**WORK TO BE COMPLETED:** Count how many lines below include the string "global". Only that number should appear in the reply.

Records from a dataset:
#####

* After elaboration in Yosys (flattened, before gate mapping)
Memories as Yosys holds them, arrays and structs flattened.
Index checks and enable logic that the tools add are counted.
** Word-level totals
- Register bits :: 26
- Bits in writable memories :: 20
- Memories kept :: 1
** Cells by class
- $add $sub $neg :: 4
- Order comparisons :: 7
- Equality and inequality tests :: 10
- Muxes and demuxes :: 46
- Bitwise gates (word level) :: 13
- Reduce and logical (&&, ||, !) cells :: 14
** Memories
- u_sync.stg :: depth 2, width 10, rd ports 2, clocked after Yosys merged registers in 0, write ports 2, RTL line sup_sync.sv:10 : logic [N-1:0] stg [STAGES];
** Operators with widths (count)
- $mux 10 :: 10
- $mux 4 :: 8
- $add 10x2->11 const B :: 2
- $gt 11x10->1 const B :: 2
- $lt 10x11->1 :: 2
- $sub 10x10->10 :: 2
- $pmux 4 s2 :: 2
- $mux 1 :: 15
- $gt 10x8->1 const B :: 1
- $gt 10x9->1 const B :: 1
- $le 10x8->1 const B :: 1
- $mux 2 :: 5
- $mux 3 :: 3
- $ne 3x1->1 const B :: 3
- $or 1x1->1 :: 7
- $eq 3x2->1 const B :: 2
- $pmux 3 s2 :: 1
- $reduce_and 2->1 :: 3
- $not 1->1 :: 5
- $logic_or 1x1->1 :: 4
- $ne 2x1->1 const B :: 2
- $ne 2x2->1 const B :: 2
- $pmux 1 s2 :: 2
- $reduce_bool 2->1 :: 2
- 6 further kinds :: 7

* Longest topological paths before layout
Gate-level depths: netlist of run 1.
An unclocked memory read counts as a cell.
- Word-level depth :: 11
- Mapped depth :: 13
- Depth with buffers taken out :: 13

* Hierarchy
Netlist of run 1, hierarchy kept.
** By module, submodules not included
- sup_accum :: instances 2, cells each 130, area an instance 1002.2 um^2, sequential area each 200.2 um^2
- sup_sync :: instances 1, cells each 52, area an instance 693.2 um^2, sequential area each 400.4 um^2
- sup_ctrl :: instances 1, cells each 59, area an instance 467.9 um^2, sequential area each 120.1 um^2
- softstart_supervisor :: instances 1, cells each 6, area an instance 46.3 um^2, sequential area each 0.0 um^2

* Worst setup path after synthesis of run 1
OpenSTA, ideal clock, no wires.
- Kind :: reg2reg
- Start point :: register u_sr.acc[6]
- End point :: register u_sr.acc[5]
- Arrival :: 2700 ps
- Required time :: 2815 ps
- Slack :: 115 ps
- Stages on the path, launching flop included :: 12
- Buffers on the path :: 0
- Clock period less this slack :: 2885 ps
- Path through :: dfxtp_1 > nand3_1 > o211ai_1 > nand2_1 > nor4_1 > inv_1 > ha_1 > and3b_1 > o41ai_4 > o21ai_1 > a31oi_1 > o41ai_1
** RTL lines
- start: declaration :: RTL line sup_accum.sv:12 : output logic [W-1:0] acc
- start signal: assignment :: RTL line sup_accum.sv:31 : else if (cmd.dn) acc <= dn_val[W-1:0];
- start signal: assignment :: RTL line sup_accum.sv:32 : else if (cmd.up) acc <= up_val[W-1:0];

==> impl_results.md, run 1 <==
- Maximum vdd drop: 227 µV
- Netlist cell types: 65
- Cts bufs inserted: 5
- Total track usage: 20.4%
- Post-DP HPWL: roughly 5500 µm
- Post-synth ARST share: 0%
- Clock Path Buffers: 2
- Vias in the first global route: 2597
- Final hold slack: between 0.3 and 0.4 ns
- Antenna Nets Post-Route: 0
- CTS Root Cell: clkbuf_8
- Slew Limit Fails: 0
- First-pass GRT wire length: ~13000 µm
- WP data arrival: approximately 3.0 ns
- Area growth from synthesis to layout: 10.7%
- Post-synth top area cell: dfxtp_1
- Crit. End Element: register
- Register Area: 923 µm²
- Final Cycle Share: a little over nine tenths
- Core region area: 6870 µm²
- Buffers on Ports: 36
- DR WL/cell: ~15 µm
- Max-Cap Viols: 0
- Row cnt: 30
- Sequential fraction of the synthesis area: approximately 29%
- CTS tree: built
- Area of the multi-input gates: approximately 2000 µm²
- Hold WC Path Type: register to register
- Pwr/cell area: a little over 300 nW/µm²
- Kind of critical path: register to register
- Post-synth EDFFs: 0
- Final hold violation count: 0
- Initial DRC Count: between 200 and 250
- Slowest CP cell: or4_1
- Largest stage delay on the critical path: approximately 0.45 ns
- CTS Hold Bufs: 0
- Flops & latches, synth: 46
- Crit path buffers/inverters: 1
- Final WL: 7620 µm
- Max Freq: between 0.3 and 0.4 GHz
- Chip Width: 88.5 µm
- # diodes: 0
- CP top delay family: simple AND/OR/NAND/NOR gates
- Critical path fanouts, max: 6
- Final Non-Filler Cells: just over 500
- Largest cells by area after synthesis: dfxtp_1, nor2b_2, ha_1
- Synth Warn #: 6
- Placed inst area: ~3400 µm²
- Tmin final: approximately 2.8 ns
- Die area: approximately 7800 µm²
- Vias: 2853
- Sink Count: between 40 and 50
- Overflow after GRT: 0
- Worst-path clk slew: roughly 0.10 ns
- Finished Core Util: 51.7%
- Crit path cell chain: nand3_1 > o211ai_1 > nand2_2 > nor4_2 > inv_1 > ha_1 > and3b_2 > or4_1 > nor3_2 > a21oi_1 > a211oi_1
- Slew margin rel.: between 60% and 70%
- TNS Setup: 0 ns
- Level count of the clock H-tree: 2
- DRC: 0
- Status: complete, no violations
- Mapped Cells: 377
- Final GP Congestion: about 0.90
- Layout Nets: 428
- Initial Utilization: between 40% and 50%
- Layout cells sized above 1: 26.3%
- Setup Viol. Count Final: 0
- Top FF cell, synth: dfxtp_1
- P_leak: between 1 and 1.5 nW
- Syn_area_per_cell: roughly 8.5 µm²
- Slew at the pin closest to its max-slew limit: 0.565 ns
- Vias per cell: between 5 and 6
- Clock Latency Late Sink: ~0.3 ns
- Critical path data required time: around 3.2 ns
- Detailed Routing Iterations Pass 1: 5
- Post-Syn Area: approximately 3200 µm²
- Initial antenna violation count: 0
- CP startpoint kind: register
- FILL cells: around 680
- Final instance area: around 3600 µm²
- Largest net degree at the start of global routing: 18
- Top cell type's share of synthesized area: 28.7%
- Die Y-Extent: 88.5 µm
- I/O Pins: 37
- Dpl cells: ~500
<file path="src/rtl/tgen_pkg.sv">
package tgen_pkg;

   typedef enum logic [1:0] {
      KG_IDLE  = 2'd0,
      KG_START = 2'd1,
      KG_ON    = 2'd2,
      KG_STOP  = 2'd3
   } kg_state_t;

   // nearest whole number of clocks per half tone period
   function automatic int half_cycles(input int clk_hz, input int tone_hz);
      return (clk_hz + tone_hz) / (2 * tone_hz);
   endfunction

endpackage

</file>
<file path="src/rtl/tgen_sync.sv">
module tgen_sync #(
   parameter int STAGES = 2
) (
   input  logic clk,
   input  logic rst_n,
   input  logic d_i,
   output logic q_o
);

   if (STAGES == 1) begin : g_bad_depth
      $error("tgen_sync: STAGES must be 0 or at least 2");
   end

   if (STAGES == 0) begin : g_bypass
      assign q_o = d_i;
   end else begin : g_chain
      logic [STAGES-1:0] ff_q;
      for (genvar i = 0; i < STAGES; i++) begin : g_stage
         if (i == 0) begin : g_first
            always_ff @(posedge clk or negedge rst_n) begin
               if (!rst_n) ff_q[0] <= 1'b0;
               else        ff_q[0] <= d_i;
            end
         end else begin : g_next
            always_ff @(posedge clk or negedge rst_n) begin
               if (!rst_n) ff_q[i] <= 1'b0;
               else        ff_q[i] <= ff_q[i-1];
            end
         end
      end
      assign q_o = ff_q[STAGES-1];
   end

endmodule

</file>
<file path="src/rtl/tgen_keygate.sv">
module tgen_keygate
   import tgen_pkg::*;
#(
   parameter int HALF = 4
) (
   input  logic clk,
   input  logic rst_n,
   input  logic key_s,
   output logic gate_o
);

   localparam int DW = $clog2(2 * HALF);
   localparam logic [DW-1:0] OPEN_LAST  = DW'(HALF - 1);
   localparam logic [DW-1:0] CLOSE_LAST = DW'(2 * HALF - 1);

   if (HALF < 2) begin : g_bad_half
      $error("tgen_keygate: HALF must be at least 2");
   end

   kg_state_t       state_q;
   logic [DW-1:0]   dcnt_q;

   always_ff @(posedge clk or negedge rst_n) begin
      if (!rst_n) begin
         state_q <= KG_IDLE;
         dcnt_q  <= '0;
      end else begin
         unique case (state_q)
            KG_IDLE: begin
               if (key_s) begin
                  state_q <= KG_START;
                  dcnt_q  <= '0;
               end
            end
            KG_START: begin
               if (!key_s) begin
                  state_q <= KG_IDLE;
               end else if (dcnt_q == OPEN_LAST) begin
                  state_q <= KG_ON;
               end else begin
                  dcnt_q <= dcnt_q + 1'b1;
               end
            end
            KG_ON: begin
               if (!key_s) begin
                  state_q <= KG_STOP;
                  dcnt_q  <= '0;
               end
            end
            KG_STOP: begin
               if (key_s) begin
                  state_q <= KG_ON;
               end else if (dcnt_q == CLOSE_LAST) begin
                  state_q <= KG_IDLE;
               end else begin
                  dcnt_q <= dcnt_q + 1'b1;
               end
            end
            default: state_q <= KG_IDLE;
         endcase
      end
   end

   assign gate_o = (state_q == KG_ON) || (state_q == KG_STOP);

   // the gate opens only after a complete half-period wait
   p_open_after_wait_r5: assert property (@(posedge clk) disable iff (!rst_n)
      $rose(gate_o) |-> ($past(state_q) == KG_START && $past(dcnt_q) == OPEN_LAST));

   // the gate closes only from the hold state at the end of its count
   p_close_after_hold_r6: assert property (@(posedge clk) disable iff (!rst_n)
      $fell(gate_o) |-> ($past(state_q) == KG_STOP && $past(dcnt_q) == CLOSE_LAST));

   // a key that drops during the opening wait never opens the gate
   p_short_pulse_r7: assert property (@(posedge clk) disable iff (!rst_n)
      (state_q == KG_START && !key_s) |=> !gate_o);

   // a re-rise during the hold keeps the gate open
   p_rekey_holds_r8: assert property (@(posedge clk) disable iff (!rst_n)
      (state_q == KG_STOP && key_s) |=> gate_o);

endmodule

</file>
<file path="src/rtl/tgen_divider.sv">
module tgen_divider #(
   parameter int HALF = 4
) (
   input  logic clk,
   input  logic rst_n,
   input  logic arm_i,
   input  logic go_i,
   output logic tone_o
);

   localparam int CW = $clog2(HALF);
   localparam logic [CW-1:0] LAST = CW'(HALF - 1);

   if (HALF < 2) begin : g_bad_half
      $error("tgen_divider: HALF must be at least 2");
   end

   logic          tone_q;
   logic          run_q;
   logic [CW-1:0] cnt_q;

   always_ff @(posedge clk or negedge rst_n) begin
      if (!rst_n) begin
         tone_q <= 1'b0;
         run_q  <= 1'b0;
         cnt_q  <= '0;
      end else if (!arm_i) begin
         tone_q <= 1'b0;
         run_q  <= 1'b0;
         cnt_q  <= '0;
      end else if (!run_q) begin
         if (go_i) begin
            run_q  <= 1'b1;
            tone_q <= 1'b1;
            cnt_q  <= '0;
         end
      end else if (tone_q) begin
         // a high segment always completes
         if (cnt_q == LAST) begin
            cnt_q  <= '0;
            tone_q <= 1'b0;
         end else begin
            cnt_q <= cnt_q + 1'b1;
         end
      end else begin
         if (!go_i) begin
            run_q <= 1'b0;
            cnt_q <= '0;
         end else if (cnt_q == LAST) begin
            cnt_q  <= '0;
            tone_q <= 1'b1;
         end else begin
            cnt_q <= cnt_q + 1'b1;
         end
      end
   end

   assign tone_o = tone_q;

   // a high segment is never cut short while armed
   p_full_high_r10: assert property (@(posedge clk) disable iff (!rst_n)
      (arm_i && tone_q && cnt_q != LAST) |=> tone_q);

   // disarming clears the tone register
   p_low_disarmed_r9: assert property (@(posedge clk) disable iff (!rst_n)
      !arm_i |=> !tone_q);

   // the segment counter stays inside one half-period
   p_cnt_bound_r3: assert property (@(posedge clk) disable iff (!rst_n)
      cnt_q <= LAST);

endmodule

</file>
<file path="src/rtl/tone_gate_keyer.sv">
module tone_gate_keyer #(
   parameter int CLK_HZ      = 125_000_000,
   parameter int TONE_HZ     = 22_000,
   parameter int SYNC_STAGES = 2
) (
   input  logic clk,
   input  logic rst_n,
   input  logic tx_arm,
   input  logic cont_en,
   input  logic key_in,
   output logic tone_out,
   output logic stage_on
);

   localparam int HALF = tgen_pkg::half_cycles(CLK_HZ, TONE_HZ);

   if (2 * TONE_HZ > CLK_HZ) begin : g_bad_ratio
      $error("tone_gate_keyer: clock too slow for the tone");
   end

   logic arm_q;
   logic key_s;
   logic key_gate;
   logic go;
   logic tone_raw;

   always_ff @(posedge clk or negedge rst_n) begin
      if (!rst_n) arm_q <= 1'b0;
      else        arm_q <= tx_arm;
   end

   tgen_sync #(.STAGES(SYNC_STAGES)) u_sync (
      .clk   (clk),
      .rst_n (rst_n),
      .d_i   (key_in),
      .q_o   (key_s)
   );

   tgen_keygate #(.HALF(HALF)) u_keygate (
      .clk    (clk),
      .rst_n  (rst_n),
      .key_s  (key_s),
      .gate_o (key_gate)
   );

   assign go = arm_q & (cont_en | key_gate);

   tgen_divider #(.HALF(HALF)) u_div (
      .clk    (clk),
      .rst_n  (rst_n),
      .arm_i  (arm_q),
      .go_i   (go),
      .tone_o (tone_raw)
   );

   assign tone_out = tone_raw & arm_q;
   assign stage_on = arm_q;

   // the stage indication follows the arming input by one edge
   p_stage_follow_r2: assert property (@(posedge clk) disable iff (!rst_n)
      1'b1 |=> (stage_on == $past(tx_arm)));

   // a disarmed stage starts no tone on the next edge
   p_no_start_disarmed_r9: assert property (@(posedge clk) disable iff (!rst_n)
      (!stage_on && !tone_out) |=> !$rose(tone_raw));

endmodule

</file>
==> src/rtl/uart_cts_pkg.sv <==
package uart_cts_pkg;
  typedef enum logic [1:0] {
    TX_IDLE  = 2'd0,
    TX_START = 2'd1,
    TX_DATA  = 2'd2,
    TX_STOP  = 2'd3
  } tx_state_e;
endpackage

==> src/rtl/uart_cts_sync.sv <==
module uart_cts_sync #(
  parameter int   STAGES  = 2,
  parameter logic RST_VAL = 1'b1
) (
  input  logic clk,
  input  logic rst_n,
  input  logic d,
  output logic q
);
  logic [STAGES-1:0] sync_q;
  logic [STAGES-1:0] sync_d;

  generate
    if (STAGES == 1) begin : g_one
      always_comb sync_d = d;
    end else begin : g_many
      always_comb sync_d = {sync_q[STAGES-2:0], d};
    end
  endgenerate

  always_ff @(posedge clk or negedge rst_n) begin
    if (!rst_n) sync_q <= {STAGES{RST_VAL}};
    else        sync_q <= sync_d;
  end

  assign q = sync_q[STAGES-1];
endmodule

==> src/rtl/uart_cts_fifo.sv <==
module uart_cts_fifo #(
  parameter int DW    = 8,
  parameter int DEPTH = 16
) (
  input  logic          clk,
  input  logic          rst_n,
  input  logic          wr_en,
  input  logic [DW-1:0] wr_data,
  input  logic          rd_en,
  output logic [DW-1:0] rd_data,
  output logic          empty,
  output logic          full
);
  localparam int AW = $clog2(DEPTH);
  localparam int CW = AW + 1;

  logic [DW-1:0] mem_q [DEPTH];
  logic [AW-1:0] wptr_q, wptr_d, rptr_q, rptr_d;
  logic [CW-1:0] cnt_q, cnt_d;
  logic          push, pull;

  assign full  = (cnt_q == CW'(DEPTH));
  assign empty = (cnt_q == '0);
  assign push  = wr_en && !full;
  assign pull  = rd_en && !empty;
  assign rd_data = mem_q[rptr_q];

  always_comb begin
    wptr_d = wptr_q;
    rptr_d = rptr_q;
    cnt_d  = cnt_q;
    if (push) wptr_d = (wptr_q == AW'(DEPTH-1)) ? '0 : wptr_q + 1'b1;
    if (pull) rptr_d = (rptr_q == AW'(DEPTH-1)) ? '0 : rptr_q + 1'b1;
    if (push && !pull) cnt_d = cnt_q + 1'b1;
    else if (pull && !push) cnt_d = cnt_q - 1'b1;
  end

  always_ff @(posedge clk or negedge rst_n) begin
    if (!rst_n) begin
      wptr_q <= '0;
      rptr_q <= '0;
      cnt_q  <= '0;
    end else begin
      wptr_q <= wptr_d;
      rptr_q <= rptr_d;
      cnt_q  <= cnt_d;
    end
  end

  always_ff @(posedge clk) begin
    if (push) mem_q[wptr_q] <= wr_data;
  end
endmodule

#####

**ANSWER SECTION:** 2